Putting history in its proper place

This shift to teaching cut-points of distributions first practically and then using Excel is part of a move to dump some of the parts of statistics that are largely of historical value only. A lot of classical statistics was invented for a period when experiments were hard to do and very expensive, but they just aren’t as important anymore, or they have been superseded. For example no one uses correlation as a measure of the relationship between two variables anymore – we just use regression, because it’s much more flexible and by associating the relationship between two variables directly with the line through their scatter plot you force students to think about the possibility that a linear model is inadequate. So why bother teaching correlation in this context at all? I teach correlation as a stepping stone to understanding the challenges of longitudinal modeling, and so that students can understand the concept of non-independent observations – not because correlation is a useful tool in its own right – but I think a lot of courses teach it as if it still had the importance it had when it was first used back in the day. I think we could probably even – as a whole community – rejig the way we write basic statistical tests (such as the Z test) so that they don’t rely on calculating a standardized test statistic – there’s no reason modern statistical software needs to calculate a test statistic standardized to N(0,1), but the need to standardize adds a layer of complexity to understanding the theory of testing. Could we rejig our statistical practice so that this standardization process is recognized as a throwback to a time when we only had tables of cut-off points for N(0,1)?

Should we forget about the T-test and non-parametric tests?

Following on from these questions, I wonder about the T-test and non-parametric tests. If you are working in epidemiology it is highly unlikely that in the modern era you will only have 30 or 40 observations. You won’t get into the Lancet without doing a major multi-country study with tens or hundreds of thousands of observations. In this case, the difference between a T-test and a Z-test for a mean is going to be … irrelevant. Should we consider teaching T-tests as a historical oddity, something that you only really need to care about in a few rare fields of modern science? Every other field of physical science makes approximations all the time, but for some reason in statistics we insist on carefully distinguishing between Z- and T-tests, instead of saying “the assumptions of the Z-test don’t work in small samples (that you shouldn’t be relying on anyway).” I know this is not theoretically correct, but with students outside of the physical/engineering sciences, it just adds extra confusion. I compromise on this by explaining the test in full as a basic test, but then pointing out how irrelevant the difference is in the modern world of massive samples.

I think the same might apply to non-parametric tests – we just don’t use them, and the theory of non-parametric statistics is so much richer and more profound than one would ever realize from studying the Wilcoxon Rank-Sum test. Should we bother with tests that are under-powered, and that get many students mired in confusion over when the Central Limit Theorem holds, and what test to use in what setting? Especially in epidemiology, where we will almost always be working with binary outcomes?

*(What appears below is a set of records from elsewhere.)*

==> config.mk <==
export PLATFORM = sky130hd
export DESIGN_NAME = seq_pattern_tx
export DESIGN_NICKNAME = d
export VERILOG_FILES = /design/src/rtl/seq_pattern_tx.sv
export SDC_FILE = /design/constraint.sdc
export NUM_CORES = 1
export LEC_CHECK = 0
export CAP_MARGIN = 30
export CORE_MARGIN = 5
export CORE_UTILIZATION = 33
export CTS_BUF_LIST = sky130_fd_sc_hd__clkbuf_8
export DETAILED_ROUTE_END_ITERATION = 16
export HOLD_SLACK_MARGIN = 0.02
export SYNTH_ARGS = -nofsm -noshare
export SYNTH_HDL_FRONTEND = slang
export SYNTH_SLANG_ARGS = --single-unit
==> constraint.sdc <==
create_clock -name clk -period 3.95 [get_ports clk]
set_clock_uncertainty 0.15 [all_clocks]
set_input_delay 0.395 -clock clk [delete_from_list [all_inputs] [get_ports clk]]
set_output_delay 0.395 -clock clk [all_outputs]
set_load 0.01 [all_outputs]
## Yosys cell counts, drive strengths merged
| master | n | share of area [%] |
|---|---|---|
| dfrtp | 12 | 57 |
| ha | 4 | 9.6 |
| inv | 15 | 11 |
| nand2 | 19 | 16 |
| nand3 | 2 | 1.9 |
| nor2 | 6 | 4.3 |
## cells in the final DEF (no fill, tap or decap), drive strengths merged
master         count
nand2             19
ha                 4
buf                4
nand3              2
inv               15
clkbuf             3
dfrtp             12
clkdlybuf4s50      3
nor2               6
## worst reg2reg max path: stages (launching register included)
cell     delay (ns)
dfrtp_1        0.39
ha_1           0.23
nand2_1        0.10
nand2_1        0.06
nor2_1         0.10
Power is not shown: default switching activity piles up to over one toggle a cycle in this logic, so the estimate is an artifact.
[src/rtl/shift_xcvr_if.sv]
// Bundle of the shift engine's control, parallel and serial signals.
// The slave modport is the engine's view; master is the driving side.
interface shift_xcvr_if #(
   parameter int WIDTH = 8
);
   logic                           start;
   logic [WIDTH-1:0]               din;
   logic                           msb_first;
   logic                           shift_en;
   logic                           sin;
   logic                           sout;
   logic [WIDTH-1:0]               dout;
   logic                           busy;
   logic                           eos;
   logic [$clog2(WIDTH+1)-1:0]     bit_cnt;

   modport slave (
      input  start, din, msb_first, shift_en, sin,
      output sout, dout, busy, eos, bit_cnt
   );

   modport master (
      output start, din, msb_first, shift_en, sin,
      input  sout, dout, busy, eos, bit_cnt
   );
endinterface

[src/rtl/shift_xcvr.sv]
// Full-duplex WIDTH-bit shift engine: loads a word, shifts it out on sout
// while capturing sin, then pulses eos and publishes the received word.
module shift_xcvr #(
   parameter int   WIDTH      = 8,
   parameter logic IDLE_LEVEL = 1'b0
) (
   input  logic       clk,
   input  logic       rst_n,
   shift_xcvr_if.slave bus
);
   localparam int             CW   = $clog2(WIDTH + 1);
   localparam logic [CW-1:0]  LAST = CW'(WIDTH - 1);

   typedef enum logic [1:0] {
      IDLE  = 2'd0,
      SHIFT = 2'd1,
      DONE  = 2'd2
   } state_t;

   state_t           state_r;
   logic [WIDTH-1:0] sreg_r;
   logic [WIDTH-1:0] shifted_s;
   logic [WIDTH-1:0] dout_r;
   logic [CW-1:0]    cnt_r;
   logic             ord_r;
   logic             busy_r;
   logic             eos_r;
   logic             sout_r;

   function automatic logic out_bit(input logic [WIDTH-1:0] w, input logic msb);
      return msb ? w[WIDTH-1] : w[0];
   endfunction

   // Register value after one shift tick in the captured order.
   always_comb begin
      shifted_s = {WIDTH{1'b0}};
      if (ord_r) begin
         shifted_s = {sreg_r[WIDTH-2:0], bus.sin};
      end else begin
         shifted_s = {bus.sin, sreg_r[WIDTH-1:1]};
      end
   end

   // Transfer FSM; sout is precomputed from the next register value so it stays registered.
   always_ff @(posedge clk) begin
      if (!rst_n) begin
         state_r <= IDLE;
         sreg_r  <= {WIDTH{1'b0}};
         dout_r  <= {WIDTH{1'b0}};
         cnt_r   <= {CW{1'b0}};
         ord_r   <= 1'b0;
         busy_r  <= 1'b0;
         eos_r   <= 1'b0;
         sout_r  <= IDLE_LEVEL;
      end else begin
         case (state_r)
            IDLE: begin
               eos_r <= 1'b0;
               if (bus.start) begin
                  sreg_r  <= bus.din;
                  ord_r   <= bus.msb_first;
                  cnt_r   <= {CW{1'b0}};
                  sout_r  <= out_bit(bus.din, bus.msb_first);
                  busy_r  <= 1'b1;
                  state_r <= SHIFT;
               end else begin
                  sout_r  <= IDLE_LEVEL;
                  busy_r  <= 1'b0;
               end
            end
            SHIFT: begin
               if (bus.shift_en) begin
                  sreg_r <= shifted_s;
                  cnt_r  <= cnt_r + CW'(1);
                  if (cnt_r == LAST) begin
                     dout_r  <= shifted_s;
                     eos_r   <= 1'b1;
                     sout_r  <= IDLE_LEVEL;
                     state_r <= DONE;
                  end else begin
                     sout_r  <= out_bit(shifted_s, ord_r);
                  end
               end else begin
                  sreg_r <= sreg_r;
               end
            end
            DONE: begin
               cnt_r   <= {CW{1'b0}};
               eos_r   <= 1'b0;
               busy_r  <= 1'b0;
               sout_r  <= IDLE_LEVEL;
               state_r <= IDLE;
            end
            default: begin
               cnt_r   <= {CW{1'b0}};
               eos_r   <= 1'b0;
               busy_r  <= 1'b0;
               sout_r  <= IDLE_LEVEL;
               state_r <= IDLE;
            end
         endcase
      end
   end

   assign bus.sout    = sout_r;
   assign bus.dout    = dout_r;
   assign bus.busy    = busy_r;
   assign bus.eos     = eos_r;
   assign bus.bit_cnt = cnt_r;
endmodule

My students seemed to enjoy and benefit from the dice class. I certainly find they grasp the issue of critical points in the distributions more easily if they work from Excel than from tables, and I think it helps them to get a sense of what’s important if we teach some other aspects of the topic as being accidents of history rather than essential parts of theory. Are there other things that we can change? Are there other ways we can make this very beautiful, profound topic interesting and accessible to people with limited mathematical background and even more limited mathematical patience? I think there are, and we should strive to find them.